While in those cases the players moved positions while still young, there are also cases when the players change positions to take advantage of their new characteristics as they get old. For many years, Ryan Giggs was the left-winger of Man United. In the later years of his career, his pace decreased, while at the same time his passing skills were better than ever. His change to the central midfield benefited both him and Man United, leading them to the Champions League final in 2009 and 2011.
There are many more players that changed positions successfully: Javier Mascherano, Sergio Ramos, Thierry Henry, Fábio Coentrão, Matic, or Vincent Kompany are some of the examples. The goal of this post is to show how to create a model that predicts the best positions of a player, to allow him to reach his potential earlier in his career.
To do that, we will use a dataset with player attributes, valued from 1 to 20. We will use data from the game Football Manager 2017, available in Kaggle. Football Manager is widely known as having one of the most reliable and extensive worldwide football players datasets.
We will train a machine learning model that learns to classify the players’ positions based on their attributes. Each player can be classified as having more than one suited position for him to play.
A disclaimer about the data must be made.

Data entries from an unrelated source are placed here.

[config.mk]
export PLATFORM = sky130hd
export DESIGN_NAME = fpec_ctrl
export DESIGN_NICKNAME = d
export VERILOG_FILES = /design/src/logic/fpec_pkg.sv /design/src/logic/fpec_row_timer.sv /design/src/logic/fpec_ctrl.sv
export SDC_FILE = /design/constraint.sdc
export NUM_CORES = 1
export LEC_CHECK = 0
export ABC_CLOCK_PERIOD_IN_PS = 2900
export BUFFER_PORTS_ARGS = -buffer_cell sky130_fd_sc_hd__buf_2
export CAP_MARGIN = 20
export CORE_MARGIN = 2
export CORE_UTILIZATION = 53
export CTS_CLUSTER_SIZE = 16
export DETAILED_ROUTE_END_ITERATION = 8
export GPL_ROUTABILITY_DRIVEN = 0
export PLACE_DENSITY = 0.93
export SLEW_MARGIN = 40
export SYNTH_ARGS = -nofsm -noshare
export SYNTH_HDL_FRONTEND = slang
export SYNTH_SLANG_ARGS = --single-unit
[constraint.sdc]
create_clock -name clk -period 2.9 [get_ports clk]
set_clock_uncertainty 0.2 [all_clocks]
set_input_delay 0.29 -clock clk [delete_from_list [all_inputs] [get_ports clk]]
set_output_delay 0.29 -clock clk [all_outputs]
set_load 0.05 [all_outputs]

The dataset is obviously biased, since the players’ attributes were hand given, and they were given knowing the position of the player a priori. However, it was my choice to made this analysis based on the attributes given to the players and not based on the player stats (number of passes, number of goals, etc.), since they are affected by the positions in which the players have played in.

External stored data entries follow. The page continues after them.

File: src/lcd_instr_engine.sv
// Functional notes
// - register_select and read/write pick instruction, busy read, data write or data read.
// - clear fills text memory with spaces, homes the counter, within 1.53 ms.
// - return home zeroes counter and display shift, text kept, within 1.53 ms.
// - entry mode latches step direction and shift_on_write, 39 us.
// - display control latches display, cursor and blink bits.
// - cursor/display shift leaves memory alone, 39 us.
// - function set latches bus width, line count and font, 39 us.
// - glyph address set loads 6-bit counter and selects glyph memory, 39 us.
// - text address set loads 7-bit counter and selects text memory, 39 us.
// - busy read returns busy_indicator on bit 7 and counter below, anytime.
// - data write stores the byte in the selected memory, 43 us.
// - data read returns the selected memory byte, 43 us.
// - every data access steps the counter by one up or down.
// - busy high during internal work; host waits for it low.
// - in 4-bit width each byte is two transfers on upper lines.
// - shift target low moves cursor and counter; high shifts the display.
// - text write with shift_on_write shifts the display per direction.
//
// The address map and the AHB-Lite register port were chosen for this implementation.
module lcd_fifo #(
  parameter int WIDTH = 10,
  parameter int DEPTH = 8
) (
  input  wire logic             hclk,      // clock
  input  wire logic             hresetn,   // async reset, low
  input  wire logic             in_valid,  // push request
  output logic                  in_ready,  // room left
  input  wire logic [WIDTH-1:0] in_data,   // pushed word
  output logic                  out_valid, // word waiting
  input  wire logic             out_ready, // pop request
  output logic [WIDTH-1:0]      out_data   // head word
);
  localparam int AW = $clog2(DEPTH);
  logic [WIDTH-1:0] mem_q [DEPTH];
  logic [AW:0]      wr_q;
  logic [AW:0]      wr_d;
  logic [AW:0]      rd_q;
  logic [AW:0]      rd_d;
  logic             full;
  logic             empty;

  assign full      = (wr_q[AW] != rd_q[AW]) && (wr_q[AW-1:0] == rd_q[AW-1:0]);
  assign empty     = (wr_q == rd_q);
  assign in_ready  = !full;
  assign out_valid = !empty;
  assign out_data  = mem_q[rd_q[AW-1:0]];

  always_comb begin
    wr_d = wr_q;
    rd_d = rd_q;
    if (in_valid && !full) wr_d = wr_q + 1'b1;
    if (out_ready && !empty) rd_d = rd_q + 1'b1;
  end

  always_ff @(posedge hclk or negedge hresetn) begin
    if (!hresetn) begin
      wr_q <= '0;
      rd_q <= '0;
    end else begin
      wr_q <= wr_d;
      rd_q <= rd_d;
    end
  end

  always_ff @(posedge hclk) begin
    if (in_valid && !full) mem_q[wr_q[AW-1:0]] <= in_data;
  end
endmodule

Enough talking! Let’s train the model. The full notebook can be found here.
When defining the position for each player, we can see that each player has a score for each position, from 1 to 20. We will classify a player as well suited for a position if its score for that position is 15 or more.
We will train three models: a K-neighbors classifier, a Random Forest, and a neural network. I chose those three algorithms because they have native support for multilabel classification. For each model, it will be applied 5-fold cross-validation, and the F1-score will be measured. The predictions for every player will also be stored.

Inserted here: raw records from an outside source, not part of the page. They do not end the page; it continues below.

===== config.mk =====
export PLATFORM = sky130hd
export DESIGN_NAME = cocr_top
export DESIGN_NICKNAME = d
export VERILOG_FILES = /design/src/cocr_pkg.sv /design/src/cocr_pins_if.sv /design/src/cocr_sync.sv /design/src/cocr_strap.sv /design/src/cocr_top.sv
export VERILOG_INCLUDE_DIRS = /design/src
export SDC_FILE = /design/constraint.sdc
export NUM_CORES = 1
export LEC_CHECK = 0
export BUFFER_PORTS_ARGS = -buffer_cell sky130_fd_sc_hd__buf_2
export CAP_MARGIN = 20
export CORE_MARGIN = 5
export CORE_UTILIZATION = 45
export CTS_BUF_LIST = sky130_fd_sc_hd__clkbuf_8
export CTS_CLUSTER_SIZE = 24
export DETAILED_ROUTE_END_ITERATION = 16
export PLACE_DENSITY = 0.65
export SKIP_CTS_REPAIR_TIMING = 1
export SYNTH_ARGS = -nofsm -noshare
export SYNTH_HDL_FRONTEND = slang
export SYNTH_SLANG_ARGS = --single-unit
export TNS_END_PERCENT = 5

===== constraint.sdc =====
create_clock -name sys_clk_i -period 4.6 [get_ports sys_clk_i]
set_clock_uncertainty 0.1 [all_clocks]
set_input_delay 0.92 -clock sys_clk_i [delete_from_list [all_inputs] [get_ports sys_clk_i]]
set_output_delay 0.92 -clock sys_clk_i [all_outputs]
set_load 0.01 [all_outputs]

===== src/cocr_map.svh =====
`ifndef COCR_MAP_SVH
`define COCR_MAP_SVH

// ****************************************
// serial slave
// ****************************************
`define COCR_SLAVE_ADDR    8'hd2
`define COCR_BLOCK_COUNT   8'h07
`define COCR_BITS_PER_BYTE 4'h8
`define COCR_LAST_BIT      4'h7
`define COCR_CMD_SINGLE    7
`define COCR_CMD_CS        6:5
`define COCR_CMD_IDX       4:0

// ****************************************
// byte offsets
// ****************************************
`define COCR_OFS_LANE_EN   5'h00
`define COCR_OFS_SE_EN     5'h01
`define COCR_OFS_SPREAD    5'h02
`define COCR_OFS_MODES     5'h03
`define COCR_OFS_REQ0      5'h04
`define COCR_OFS_REQ1      5'h05
`define COCR_OFS_TEST      5'h06

// ****************************************
// power-up values
// ****************************************
`define COCR_RST_B0        8'hff
`define COCR_RST_B1        8'hff
`define COCR_RST_B2        8'heb
`define COCR_RST_B3        8'haf
`define COCR_RST_B4        8'h03
`define COCR_RST_B5        8'h00
`define COCR_RST_B6        8'h00
`define COCR_B6_WMASK      8'hf0
`define COCR_SYNC_RST      9'h1ff

// ****************************************
// field positions
// ****************************************
`define COCR_B0_LANE       7:2
`define COCR_B0_SPARE      1:0
`define COCR_B1_XTAL       7:5
`define COCR_B1_BUS33      4
`define COCR_B1_BUS48      3
`define COCR_B1_HOST       2:0
`define COCR_B2_DEEP       7
`define COCR_B2_DRV48      6
`define COCR_B2_DRV33      5
`define COCR_B2_SPREAD     2
`define COCR_B3_REQ_HIZ    7
`define COCR_B3_HOST_PD    6
`define COCR_B3_LANE_PD    5
`define COCR_B3_HALT_HIZ   4
`define COCR_B3_HALT_MASK  3:1
`define COCR_B45_MAP       7:2
`define COCR_B6_TSEL       7
`define COCR_B6_TMODE      6
`define COCR_B6_XDRV       5
`define COCR_B6_STRAP      3:0

`endif


===== src/cocr_pkg.sv =====
package cocr_pkg;
    typedef enum logic [4:0] {
        ST_IDLE = 5'h01,
        ST_RX   = 5'h02,
        ST_ACK  = 5'h04,
        ST_TX   = 5'h08,
        ST_RACK = 5'h10
    } cocr_state_t;
    typedef enum logic [2:0] {
        SG_ADDR = 3'h1,
        SG_CMD  = 3'h2,
        SG_DATA = 3'h4
    } cocr_stage_t;
    typedef logic [7:0] cocr_byte_t;
endpackage


===== src/cocr_pins_if.sv =====
interface cocr_pins_if;
    logic       scl;
    logic       sda;
    logic       pg_n;
    logic [1:0] req_n;
    logic [3:0] strap;
    logic       strap_ok;
    logic [3:0] strap_q;
    modport syncer (output scl, sda, pg_n, req_n, strap);
    modport latch  (input pg_n, strap, output strap_ok, strap_q);
    modport core   (input scl, sda, req_n, strap_ok, strap_q);
endinterface


===== src/cocr_sync.sv =====
`include "cocr_map.svh"
module cocr_sync
(
    input  wire logic       sys_clk_i,
    input  wire logic       arst_n_i,
    input  wire logic [8:0] raw_i,
    cocr_pins_if.syncer     pins
);
    import cocr_pkg::*;
    logic [8:0] ff1;
    logic [8:0] ff2;
    logic [8:0] ff3;
    logic [8:0] filt;

    // a change only counts when the last two stages agree
    for (genvar b = 0; b < 9; b++)
    begin : g_bit
        always_ff @(posedge sys_clk_i or negedge arst_n_i)
        begin
            if (!arst_n_i)
            begin
                ff1[b]  <= 1'h1;
                ff2[b]  <= 1'h1;
                ff3[b]  <= 1'h1;
                filt[b] <= 1'h1;
            end
            else
            begin
                ff1[b] <= raw_i[b];
                ff2[b] <= ff1[b];
                ff3[b] <= ff2[b];
                if (ff2[b] == ff3[b])
                    filt[b] <= ff3[b];
            end
        end
    end

    assign pins.scl   = filt[0];
    assign pins.sda   = filt[1];
    assign pins.pg_n  = filt[2];
    assign pins.req_n = filt[4:3];
    assign pins.strap = filt[8:5];
endmodule // cocr_sync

The results of the cross-validation have shown us that the neural network is the worst performer in this task, achieving an F1-score of 48.61%. Both the K-neighbors and the Random Forest algorithms achieve an F1-score near 60%. Because the training time of the Random Forest is lower, I chose the Random Forest model to make predictions about the players. After the hyper-parameters are chosen, I train the model one last time with the entire dataset.
In the end, we get two artifacts that we will use:
- the trained model with all the players in the dataset;
- the prediction of the position of each player, trained in a 5-fold cross-validation approach.
After having the model trained, let’s play with it! We can manually set each player’s attribute to a numeric value, and analyze the output of the model. With that, we can inspect the most important attributes for each position.
For example, starting with the attributes of Cristiano Ronaldo, it predicts the positions of Striker, Left Attacking Midfielder, Right Attacking Midfielder, and Left Midfielder. Let’s try to reduce the finishing attribute value, that is set to 19. Interestingly enough, when the finishing attribute drops below 10, the model only predicts the positions Left and Right Attacking Midfielder. The Striker and Left Midfielder positions are not predicted due to the low finishing skils. We can also see that changing only the age, height or weight does not affect directly the predicted positions.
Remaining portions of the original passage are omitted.